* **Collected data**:
* * *
## src/rtl/ubpc_map.svh

```systemverilog
/*
 Offsets, field positions, reset values and packet size figures
 for the bulk pipe configuration and control block.
 Assumes byte addresses on an 8-bit register address port.
*/
`ifndef UBPC_MAP_SVH
`define UBPC_MAP_SVH
`define UBPC_SEL_ADDR  8'h8E
`define UBPC_WIN_ADDR  8'h90
`define UBPC_CTL1_ADDR 8'hA0
`define UBPC_CTL2_ADDR 8'hA2
`define UBPC_CTL3_ADDR 8'hA4
`define UBPC_CTL4_ADDR 8'hA6
`define UBPC_CTL_BASE  5'h14
`define UBPC_B_RDYIRQ  10
`define UBPC_B_DBL_BUF 9
`define UBPC_B_CONT    8
`define UBPC_B_DIR     4
`define UBPC_B_ACCESS  15
`define UBPC_B_FLUSH   9
`define UBPC_B_TOG_RST 8
`define UBPC_B_NYET    4
`define UBPC_RST16     16'h0000
`define UBPC_FS_MPS    11'h040
`define UBPC_HS_MPS    11'h200
`define UBPC_CONT_TOT  11'h200
`endif

```

## src/rtl/ubpc_pkg.sv

```systemverilog
/*
 Types shared by the bulk pipe configuration block.
 Assumes ubpc_map.svh carries the numeric constants.
*/
package ubpc_pkg;
	typedef struct packed {
		logic irq_mode;
		logic dbl_buf;
		logic cont_mode;
		logic dir;
	} ubpc_cfg_t;
	typedef struct packed {
		logic       flush;
		logic       nyet;
		logic [1:0] pid;
	} ubpc_ctl_t;
	typedef enum logic [2:0] {
		UBPC_HS_NAK   = 3'h0,
		UBPC_HS_ACK   = 3'h1,
		UBPC_HS_NYET  = 3'h2,
		UBPC_HS_STALL = 3'h3,
		UBPC_HS_DATA  = 3'h4
	} ubpc_hs_t;
endpackage

```

## src/rtl/ubpc_top.sv

```systemverilog
/*
 Bulk pipe configuration window and pipe 1-4 control registers,
 with handshake choice, completion counting and data toggles.
 Assumes a single-cycle register master and a SIE that sends
 one token, one packet end and one CPU byte per cycle at most.
*/
// Our own choice: the plain strobed port.
// Contract
// Ready-irq mode bit on OUT pipe: 0 CPU, 1 DMA.
// Irq mode and continuous bits only for pipes 1-4.
// Double-buffer bit only for pipes 1 and 2.
// Software sets NAK before changing any pipe configuration.
// FS non-continuous: IN/OUT done at 64 bytes or short packet.
// FS non-continuous CPU write done at 64 bytes or commit.
// FS continuous IN done at 512 total or short packet.
// FS continuous CPU write done at 512 bytes or commit.
// FS continuous OUT done at 512, short, or count target.
// Hi-speed: continuous bit set, completion at 512 or short.
// Software clears the buffer after direction change.
// Endpoint id reads selected pipe number, writes ignored.
// PID 00 NAK, 01 buffer dependent, 1x STALL.
// Buffer access flag reads 1 when CPU may access.
// Flush bit clears buffers, stays until software clears.
// Flush on OUT BUF pipe: ACK and discard data.
// IN flush sequence: NAK, flush on, flush off, BUF.
// Toggle reset write 1 gives DATA0; reads always 0.
// USB bus reset leaves toggles; software resets them.
// Toggle resets of different pipes spaced 200 ns.
// NYET policy only for hi-speed bulk OUT BUF.
// Auto NYET: full NAK, space twice MPS ACK, else NYET.
// ACK-only policy never answers NYET.
`timescale 1ns/1ps
`include "ubpc_map.svh"
`default_nettype none
module ubpc_top (
	input  wire logic                      core_clk,
	input  wire logic                      rst_b,
	input  wire logic [7:0]                reg_addr,
	input  wire logic [15:0]               reg_wdata,
	input  wire logic                      reg_wr,
	input  wire logic                      reg_rd,
	output logic      [15:0]               reg_rdata,
	input  wire logic                      usb_bus_rst,
	input  wire logic                      hs_mode,
	input  wire logic                      tok_vld,
	input  wire logic [2:0]                tok_pipe,
	input  wire logic                      rx_buf_full,
	input  wire logic                      rx_space_2x,
	input  wire logic                      tx_buf_rdy,
	output logic                           hs_vld,
	output ubpc_pkg::ubpc_hs_t             hs_code,
	output logic                           hs_toggle,
	output logic                           hs_discard,
	input  wire logic [3:0]                tog_adv,
	input  wire logic                      pkt_end,
	input  wire logic [2:0]                pkt_pipe,
	input  wire logic [10:0]               pkt_len,
	input  wire logic [15:0]               transfer_count_target,
	output logic                           xfer_done,
	output logic      [2:0]                xfer_pipe,
	input  wire logic                      cpu_wr_byte,
	input  wire logic                      buffer_valid_commit,
	input  wire logic [2:0]                cpu_pipe,
	output logic                           cpu_wr_done,
	output logic      [2:0]                cpu_done_pipe,
	input  wire logic [3:0]                buf_cpu_ok,
	output ubpc_pkg::ubpc_cfg_t [3:0]      pipe_cfg,
	output logic      [3:0]                buffer_flush_ctl,
	output logic      [3:0]                ready_irq_dma
);
	// Pipe number 1-4 to array slot
	function automatic logic [1:0] pidx(input logic [2:0] p);
		logic [2:0] d;
		d = p - 3'h1;
		return d[1:0];
	endfunction
	function automatic logic bulk(input logic [2:0] p);
		return (p >= 3'h1) && (p <= 3'h4);
	endfunction

	logic                      [2:0]  sel_r;
	ubpc_pkg::ubpc_cfg_t       [3:0]  cfg_r;
	ubpc_pkg::ubpc_ctl_t       [3:0]  ctl_r;
	logic                      [3:0]  tog_r;
	logic                      [3:0]  access_r;
	logic                      [10:0] acc_r [4];
	logic                      [15:0] cnt_r [4];
	logic                      [10:0] wacc_r [4];
	logic                      [15:0] rd_r;
	logic                             hv_r;
	ubpc_pkg::ubpc_hs_t               hc_r;
	logic                             ht_r;
	logic                             hd_r;
	logic                             xd_r;
	logic                      [2:0]  xp_r;
	logic                             cd_r;
	logic                      [2:0]  cp_r;
	logic                      [3:0]  dma_r;

	logic                             win_wr;
	logic                             ctl_hit;
	logic                      [1:0]  ci;
	assign win_wr  = reg_wr && (reg_addr == `UBPC_WIN_ADDR);
	assign ctl_hit = (reg_addr[7:3] == `UBPC_CTL_BASE) && !reg_addr[0];
	assign ci      = reg_addr[2:1];

	// Pipe select for the configuration window
	always_ff @(posedge core_clk) begin
		if (!rst_b) begin
			sel_r <= 3'h0;
		end else if (reg_wr && reg_addr == `UBPC_SEL_ADDR) begin
			sel_r <= reg_wdata[2:0];
		end
	end

	// Window writes land only where the pipe has the option
	always_ff @(posedge core_clk) begin
		if (!rst_b) begin
			cfg_r <= '0;
		end else if (win_wr && bulk(sel_r)) begin
			cfg_r[pidx(sel_r)].irq_mode  <= reg_wdata[`UBPC_B_RDYIRQ];
			cfg_r[pidx(sel_r)].cont_mode <= reg_wdata[`UBPC_B_CONT];
			cfg_r[pidx(sel_r)].dir       <= reg_wdata[`UBPC_B_DIR];
			if (sel_r <= 3'h2) begin
				cfg_r[pidx(sel_r)].dbl_buf <= reg_wdata[`UBPC_B_DBL_BUF];
			end
		end
	end

	// Buffer-ready interrupt flavour, meaningful on OUT only
	always_ff @(posedge core_clk) begin
		if (!rst_b) begin
			dma_r <= 4'h0;
		end else begin
			for (int i = 0; i < 4; i++) begin
				dma_r[i] <= cfg_r[i].irq_mode & ~cfg_r[i].dir;
			end
		end
	end

	// Oversize OUT packet forces STALL; it wins over software
	logic                      [1:0]  pp;
	logic                      [10:0] mps;
	logic                             ovs;
	assign pp  = pidx(pkt_pipe);
	assign mps = hs_mode ? `UBPC_HS_MPS : `UBPC_FS_MPS;
	assign ovs = pkt_end && bulk(pkt_pipe) && !cfg_r[pp].dir && (pkt_len > mps);

	// Control registers; bus reset drops PID to NAK
	always_ff @(posedge core_clk) begin
		if (!rst_b) begin
			ctl_r <= '0;
		end else begin
			for (int i = 0; i < 4; i++) begin
				if (reg_wr && ctl_hit && ci == 2'(i)) begin
					ctl_r[i].flush <= reg_wdata[`UBPC_B_FLUSH];
					ctl_r[i].nyet <= reg_wdata[`UBPC_B_NYET];
					ctl_r[i].pid  <= reg_wdata[1:0];
				end
				if (usb_bus_rst) begin
					ctl_r[i].pid <= 2'h0;
				end
				if (ovs && pp == 2'(i)) begin
					ctl_r[i].pid[1] <= 1'b1;
				end
			end
		end
	end

	// Toggles survive bus reset; software reset beats an advance
	always_ff @(posedge core_clk) begin
		if (!rst_b) begin
			tog_r <= 4'h0;
		end else begin
			for (int i = 0; i < 4; i++) begin
				if (reg_wr && ctl_hit && ci == 2'(i) && reg_wdata[`UBPC_B_TOG_RST]) begin
					tog_r[i] <= 1'b0;
				end else if (tog_adv[i]) begin
					tog_r[i] <= ~tog_r[i];
				end
			end
		end
	end

	// Sampled buffer access status for readback
	always_ff @(posedge core_clk) begin
		if (!rst_b) begin
			access_r <= 4'h0;
		end else begin
			access_r <= buf_cpu_ok;
		end
	end

	// Read data stand one cycle, zero otherwise
	always_ff @(posedge core_clk) begin
		if (!rst_b) begin
			rd_r <= `UBPC_RST16;
		end else begin
			rd_r <= `UBPC_RST16;
			if (reg_rd && reg_addr == `UBPC_SEL_ADDR) begin
				rd_r[2:0] <= sel_r;
			end else if (reg_rd && reg_addr == `UBPC_WIN_ADDR) begin
				if (sel_r != 3'h7) begin
					rd_r[2:0] <= sel_r;
				end
				if (bulk(sel_r)) begin
					rd_r[`UBPC_B_RDYIRQ]  <= cfg_r[pidx(sel_r)].irq_mode;
					rd_r[`UBPC_B_DBL_BUF] <= cfg_r[pidx(sel_r)].dbl_buf;
					rd_r[`UBPC_B_CONT]    <= cfg_r[pidx(sel_r)].cont_mode;
					rd_r[`UBPC_B_DIR]   <= cfg_r[pidx(sel_r)].dir;
				end
			end else if (reg_rd && ctl_hit) begin
				rd_r[`UBPC_B_ACCESS] <= access_r[ci];
				rd_r[`UBPC_B_FLUSH]  <= ctl_r[ci].flush;
				rd_r[`UBPC_B_NYET] <= ctl_r[ci].nyet;
				rd_r[1:0]          <= ctl_r[ci].pid;
			end
		end
	end

	// Handshake choice for a token on a bulk pipe
	logic                      [1:0]  tp;
	ubpc_pkg::ubpc_ctl_t              tc;
	logic                             tout;
	ubpc_pkg::ubpc_hs_t               hnx;
	assign tp   = pidx(tok_pipe);
	assign tc   = ctl_r[tp];
	assign tout = !cfg_r[tp].dir;
	always_comb begin
		hnx = ubpc_pkg::UBPC_HS_NAK;
		if (tc.pid[1]) begin
			hnx = ubpc_pkg::UBPC_HS_STALL;
		end else if (tc.pid[0] && !tout) begin
			hnx = tx_buf_rdy ? ubpc_pkg::UBPC_HS_DATA : ubpc_pkg::UBPC_HS_NAK;
		end else if (tc.pid[0] && tc.flush) begin
			hnx = ubpc_pkg::UBPC_HS_ACK;
		end else if (tc.pid[0] && rx_buf_full) begin
			hnx = ubpc_pkg::UBPC_HS_NAK;
		end else if (tc.pid[0] && hs_mode && !tc.nyet && !rx_space_2x) begin
			hnx = ubpc_pkg::UBPC_HS_NYET;
		end else if (tc.pid[0]) begin
			hnx = ubpc_pkg::UBPC_HS_ACK;
		end
	end

	// Answer register; tokens for pipes 5-6 get no answer here
	always_ff @(posedge core_clk) begin
		if (!rst_b) begin
			hv_r <= 1'b0;
			hc_r <= ubpc_pkg::UBPC_HS_NAK;
			ht_r <= 1'b0;
			hd_r <= 1'b0;
		end else begin
			hv_r <= tok_vld && bulk(tok_pipe);
			hc_r <= hnx;
			ht_r <= tog_r[tp];
			hd_r <= tok_vld && bulk(tok_pipe) && tout && (tc.pid == 2'h1) && tc.flush;
		end
	end

	// Packet completion; continuous mode exists only at full speed
	logic                             cont;
	logic                      [10:0] sum;
	logic                      [15:0] cn1;
	logic                             pdone;
	assign cont  = cfg_r[pp].cont_mode && !hs_mode;
	assign sum   = acc_r[pp] + pkt_len;
	assign cn1   = cnt_r[pp] + 16'h0001;
	assign pdone = !cont || (pkt_len < mps) || (sum >= `UBPC_CONT_TOT) ||
		(!cfg_r[pp].dir && cn1 == transfer_count_target);

	always_ff @(posedge core_clk) begin
		if (!rst_b) begin
			for (int i = 0; i < 4; i++) begin
				acc_r[i] <= 11'h000;
				cnt_r[i] <= 16'h0000;
			end
		end else begin
			for (int i = 0; i < 4; i++) begin
				if (ctl_r[i].flush || (pkt_end && bulk(pkt_pipe) && pp == 2'(i) && pdone)) begin
					acc_r[i] <= 11'h000;
					cnt_r[i] <= 16'h0000;
				end else if (pkt_end && bulk(pkt_pipe) && pp == 2'(i)) begin
					acc_r[i] <= sum;
					cnt_r[i] <= cn1;
				end
			end
		end
	end

	always_ff @(posedge core_clk) begin
		if (!rst_b) begin
			xd_r <= 1'b0;
			xp_r <= 3'h0;
		end else begin
			xd_r <= pkt_end && bulk(pkt_pipe) && pdone;
			xp_r <= pkt_pipe;
		end
	end

	// CPU write completion; hi-speed uses the 512-byte limit whether or not the continuous bit is set
	logic                      [1:0]  cw;
	logic                      [10:0] wlim;
	logic                      [10:0] ws;
	logic                             wdone;
	logic                             cvld;
	assign cw    = pidx(cpu_pipe);
	assign cvld  = bulk(cpu_pipe) && cfg_r[cw].dir;
	assign wlim  = (hs_mode || cfg_r[cw].cont_mode) ? `UBPC_CONT_TOT : `UBPC_FS_MPS;
	assign ws    = wacc_r[cw] + 11'h001;
	assign wdone = cvld && (buffer_valid_commit || (cpu_wr_byte && ws == wlim));

	always_ff @(posedge core_clk) begin
		if (!rst_b) begin
			for (int i = 0; i < 4; i++) begin
				wacc_r[i] <= 11'h000;
			end
		end else begin
			for (int i = 0; i < 4; i++) begin
				if (ctl_r[i].flush || (wdone && cw == 2'(i))) begin
					wacc_r[i] <= 11'h000;
				end else if (cvld && cpu_wr_byte && cw == 2'(i)) begin
					wacc_r[i] <= ws;
				end
			end
		end
	end

	always_ff @(posedge core_clk) begin
		if (!rst_b) begin
			cd_r <= 1'b0;
			cp_r <= 3'h0;
		end else begin
			cd_r <= wdone;
			cp_r <= cpu_pipe;
		end
	end

	assign reg_rdata        = rd_r;
	assign hs_vld           = hv_r;
	assign hs_code          = hc_r;
	assign hs_toggle        = ht_r;
	assign hs_discard       = hd_r;
	assign xfer_done        = xd_r;
	assign xfer_pipe        = xp_r;
	assign cpu_wr_done      = cd_r;
	assign cpu_done_pipe    = cp_r;
	assign pipe_cfg         = cfg_r;
	assign buffer_flush_ctl = {ctl_r[3].flush, ctl_r[2].flush, ctl_r[1].flush, ctl_r[0].flush};
	assign ready_irq_dma    = dma_r;
endmodule
`default_nettype wire

```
* * *
* **WHAT IS BEING ASKED**:
Scan the data above. Return every line with "tout" in it.

* **ANSWER BOX**:
	logic                             tout;
	assign tout = !cfg_r[tp].dir;
		end else if (tc.pid[0] && !tout) begin
			hd_r <= tok_vld && bulk(tok_pipe) && tout && (tc.pid == 2'h1) && tc.flush;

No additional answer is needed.